De Roberto nos muestra en dos
fragmentos la admiración que el pueblo sentía por la alta nobleza derrochadora,
juerguista y pendenciera, quizá porque era la aspiración del pueblo llano:
Pero el
prestigio que tenían aquellos nombres era tan grande que muy pocos osaban
quejarse y la mayor parte se consideraban honrados por competir con tales
señores, los admiraban y hablaban de ellos con el máximo respeto. Durante los
carnavales el disfraz preferido de los bolsillos y de los mozos de cuerda era
el de Barón…
…¿Sin
esos nobles, que hubieran hecho los obreros? Sus lujos, sus placeres, sus
mismas locuras eran otras tantas ocasiones para que la gente del pueblo
trabajara y se ganara algo. Y el joven príncipe derrochaba reciamente, como si
tuviera un agujero en las manos
No se atisba en sus palabras una crítica en la
línea de la lucha de clases, a pesar de que eran los que sometían al pueblo,
sus tiranos. Los enjuiciaban con benevolencia e interpretaban sus
extravagancias de la misma forma que nosotros hoy lo hacemos con los artistas,
los jugadores de fútbol o los miembros de la farándula que alimentan las páginas
de las revistas del corazón. Cambian algo los rasgos de los protagonistas, pero
el derroche y el lujo siguen siendo un imán para la gente común.
Es evidente que las rentas que
obtenían volvían al circuito económico en forma de préstamos o de gasto. Sin un
sistema bancario maduro los prestamistas eran los nobles y la Iglesia. Y el
lujo lo mantenían los que tenían dinero en abundancia para derrochar:
Ahora,
después de diez años de libertad, nadie sabía cómo seguir viviendo. Habían
prometido un reino de justicia y moralidad, y los favoritismos, las chapuzas y
las estafas seguían siendo igual que antes. ¡Los poderosos y déspotas de
siempre seguían, sin embargo, en sus puestos! ¿Quién marcaba el compás bajo el
antiguo gobierno? Los Uzeda, los ricos y los nobles de su categoría, con sus
respectivos clientes: ¡los mismos que lo llevaban ahora!
Dacia Maraini ilustra el
despilfarro de la nobleza contando una ceremonia de consagración que dura diez
días de festejos, limosnas, misas, comidas y cenas suntuosas. Para el ingreso
en el convento de una hija de la familia protagonista había gastado el padre
“más de 10.000 escudos entre dote, alimentos, bebidas y cirios. Una fiesta que
en la ciudad todos recuerdan por su fasto”. Eso provoca un mando del Virrey
“para reconvenir a los señores barones que gastan demasiado y se cargan de
deudas, prohibiendo el abuso de festejos monacales que duren más de dos días.

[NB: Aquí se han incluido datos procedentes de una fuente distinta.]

What follows belongs to an exercise in optimizing a design on an open flow for small area and a short achievable clock period; a production flow would make more cautious choices. In this exercise RTL edits were held to simulation tests only and were not proved equivalent to the original.

## flow/design.v

```verilog
module md_sched #(
    parameter int unsigned MULT_CYCLES = 5,
    parameter int unsigned DIV_CYCLES  = 10
) (
    input  logic        clk,
    input  logic        reset_n,
    input  logic [2:0]  e_op,
    input  logic [31:0] e_rs,
    input  logic [31:0] e_rt,
    input  logic        e_kill,
    input  logic        d_is_md,
    output logic [31:0] hi,
    output logic [31:0] lo,
    output logic        busy,
    output logic        md_stall
);
    localparam int MROWS = 7;    
    logic op_mult, op_multu, op_div, op_divu, op_mthi, op_mtlo;
    logic issue_md, issue_mul, issue_div;
    always_comb begin
        op_mult  = !e_kill && (e_op == 3'd1);
        op_multu = !e_kill && (e_op == 3'd2);
        op_div   = !e_kill && (e_op == 3'd3);
        op_divu  = !e_kill && (e_op == 3'd4);
        op_mthi  = !e_kill && (e_op == 3'd5);
        op_mtlo  = !e_kill && (e_op == 3'd6);
        issue_mul = op_mult || op_multu;
        issue_div = op_div || op_divu;
        issue_md  = issue_mul || issue_div;
    end
    logic        busy_q;
    logic [31:0] hi_q, lo_q;
    logic [3:0]  cnt;        
    logic        m_mul;      
    logic        m_sgn;      
    logic        m_negq;     
    logic        m_negr;     
    logic        m_dz;       
    logic        m_cin;      
    logic [32:0] h_q;        
    logic [34:0] l_q;        
    logic [31:0] a_q;        
    logic        a_x;        
    logic [2:0]  q3_q;       
    logic [2:0]  t_q;        
    logic        neg_n, neg_d;
    logic [31:0] rs_adj, rt_adj;
    logic [31:0] ng_in, ng_pre, ng_out, d_quo;
    logic        ng_en;
    always_comb begin
        neg_n = op_div && e_rs[31];
        neg_d = op_div && e_rt[31];
        ng_in  = busy_q ? d_quo : e_rs;
        ng_en  = busy_q ? m_negq : neg_n;
        ng_pre[0] = 1'b0;
        for (int i = 1; i < 32; i++) ng_pre[i] = ng_pre[i-1] | ng_in[i-1];
        ng_out = ng_in ^ ({32{ng_en}} & ng_pre);
        rs_adj = ng_out;
        rt_adj = e_rt ^ {32{issue_div && !neg_d}};
    end
    logic [2:0] d3, t3, n_q3, n_r3;
    logic       d_small;
    always_comb begin
        d3      = neg_d ? (3'd0 - e_rt[2:0]) : e_rt[2:0];
        d_small = neg_d ? ((&e_rt[31:3]) && (|e_rt[2:0]))
                        : (!(|e_rt[31:3]) && (|e_rt[2:0]));
        t3      = rs_adj[31:29];
        if (d_small) begin
            n_q3 = t3 / d3;
            n_r3 = t3 % d3;
        end else begin
            n_q3 = 3'd0;
            n_r3 = t3;
        end
    end
    logic        m_div;
    logic        m_last;
    logic        m_corr;
    logic [MROWS-1:0][32:0] rx;  
    logic [MROWS-1:0][32:0] rs;  
    logic [MROWS-1:0] rc;        
    logic [MROWS-1:0] take;      
    logic [31:0] d_out;          
    assign m_div  = !m_mul;
    assign m_last = (cnt == 4'd4);
    assign m_corr = m_last && m_sgn;    
    assign rx[0]  = h_q;
    assign take   = {t_q[2], l_q[5:2], t_q[1:0]};
    for (genvar r = 0; r < MROWS; r++) begin : g_row
        localparam bit SHARED = (r == 0) || (r == 1) || (r == 6);
        wire        neg  = (r == 6) ? m_corr : 1'b0;
        wire [32:0] y    = ({33{take[r]}} & {a_x, a_q}) ^ {33{neg}};
        wire [32:0] g    = rx[r] & y;
        wire [32:0] p    = rx[r] ^ y;
        wire [33:0] c;
        assign c[0] = neg | (SHARED ? m_cin : 1'b0);
        for (genvar i = 0; i < 33; i++) begin : g_bit
            assign rs[r][i] = p[i] ^ c[i];
            assign c[i+1]   = g[i] | (p[i] & c[i]);
        end
        assign rc[r] = c[33];
    end
    wire dq0 = m_div & rc[0];
    wire dn0 = m_div & !rc[0];
    assign rx[1][0] = m_mul ? rs[0][1] : l_q[30];
    for (genvar i = 1; i < 32; i++) begin : g_mux1
        assign rx[1][i] = (m_mul & rs[0][i+1]) | (dq0 & rs[0][i-1]) | (dn0 & rx[0][i-1]);
    end
    assign rx[1][32] = (m_mul & m_sgn & rs[0][32]) | (dq0 & rs[0][31]) | (dn0 & rx[0][31]);
    for (genvar r = 2; r < 6; r++) begin : g_mwire
        assign rx[r] = {m_sgn & rs[r-1][32], rs[r-1][32:1]};
    end
    wire dq1 = m_div & rc[1];
    wire dn1 = m_div & !rc[1];
    assign rx[6][0] = m_mul ? rs[5][1] : l_q[29];
    for (genvar i = 1; i < 32; i++) begin : g_mux6
        assign rx[6][i] = (m_mul & rs[5][i+1]) | (dq1 & rs[1][i-1]) | (dn1 & rx[1][i-1]);
    end
    assign rx[6][32] = (m_mul & m_sgn & rs[5][32]) | (dq1 & rs[1][31]) | (dn1 & rx[1][31]);
    assign d_out = rc[6] ? rs[6][31:0] : rx[6][31:0];
    logic [32:0] h_nxt;
    logic [34:0] l_nxt;
    always_comb begin
        if (!busy_q) begin
            if (issue_div)      h_nxt = {29'd0, n_r3, rs_adj[28]};
            else if (issue_mul) h_nxt = 33'd0;
            else                h_nxt = {1'b0, e_rs};
            l_nxt = {rs_adj, 3'b000};
        end else if (m_mul) begin
            h_nxt = {m_sgn & rs[6][32], rs[6][32:1]};
            l_nxt = {rs[6][0], rs[5][0], rs[4][0], rs[3][0], rs[2][0], rs[1][0], rs[0][0],
                     l_q[34:MROWS]};
        end else begin
            h_nxt = {d_out, l_q[28]};
            l_nxt = {l_q[31:3], rc[0], rc[1], rc[6], l_q[9:7]};
        end
    end
    logic [31:0] h_pre, h_neg, l_neg, d_rem;
    logic        done, commit, ld_hi, ld_lo;
    logic [31:0] hi_src, lo_src;
    always_comb begin
        d_rem = rx[6][32:1];
        d_quo = {q3_q, l_q[29:3], rc[0], rc[1]};
        h_pre[0] = 1'b0;
        for (int i = 1; i < 32; i++) h_pre[i] = h_pre[i-1] | d_rem[i-1];
        h_neg  = d_rem ^ ({32{m_negr}} & h_pre);
        l_neg  = ng_out;
        done   = m_mul ? m_last : (cnt == 4'd9);
        commit = busy_q && done && (m_mul || !m_dz);
        ld_hi  = (!busy_q && op_mthi) || commit;
        ld_lo  = (!busy_q && op_mtlo) || commit;
        hi_src = (busy_q && m_div) ? h_neg : h_nxt[31:0];
        lo_src = (busy_q && m_div) ? l_neg : l_nxt[34:3];
    end
    always_ff @(posedge clk or negedge reset_n) begin
        if (!reset_n) begin
            busy_q <= 1'b0;
            hi_q   <= '0;
            lo_q   <= '0;
        end else begin
            if (!busy_q) busy_q <= issue_md;
            else if (done) busy_q <= 1'b0;
            if (ld_hi) hi_q <= hi_src;
            if (ld_lo) lo_q <= lo_src;
        end
    end
    always_ff @(posedge clk) begin
        h_q <= h_nxt;
        l_q <= l_nxt;
        if (!busy_q) begin
            cnt    <= '0;
            m_mul  <= issue_mul;
            m_sgn  <= op_mult;
            m_negq <= op_div && (e_rs[31] ^ e_rt[31]);
            m_negr <= op_div && e_rs[31];
            m_dz   <= (e_rt == 32'd0);
            m_cin  <= issue_div && !neg_d;
            q3_q   <= n_q3;
            a_q    <= rt_adj;
            a_x    <= issue_div || (op_mult && e_rt[31]);
            t_q    <= issue_mul ? {e_rs[3], 2'b00} : 3'b111;
        end else begin
            cnt <= cnt + 4'd1;
            if (m_mul) t_q <= {l_q[13], l_q[8:7]};
        end
    end
    assign hi       = hi_q;
    assign lo       = lo_q;
    assign busy     = busy_q;
    assign md_stall = d_is_md && (busy_q || issue_md);
endmodule
```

Cosa que, naturalmente, en Palermo nadie ha tenido en cuenta”.
Esa instrucción para evitar el
derroche de los nobles adinerados (o con crédito) provoca una reacción muy
negativa al considerarlo un entrometimiento inadmisible para un estamento que
se considera por encima de todo y cuya obligación (o casi) es dilapidar el
dinero:
La
grandeza de los nobles consiste en despreciar las cuentas, las que sean. Un
gentilhombre no hace cálculos jamás, ni siquiera conoce la aritmética. Para eso
están los administradores, los mayordomos, los secretarios, los siervos. Un
gentilhombre no compra ni vende. A lo sumo ofrece lo mejor que hay en el
mercado a quién juzga digno de su generosidad… Dado que todo cuanto crece y se
multiplica en la bellísima tierra de Sicilia le pertenece por nacimiento, por
sangre, por gracia divina, ¿qué sentido tiene calcular provechos y pérdidas?
Asuntos de comerciantes y burguesillos.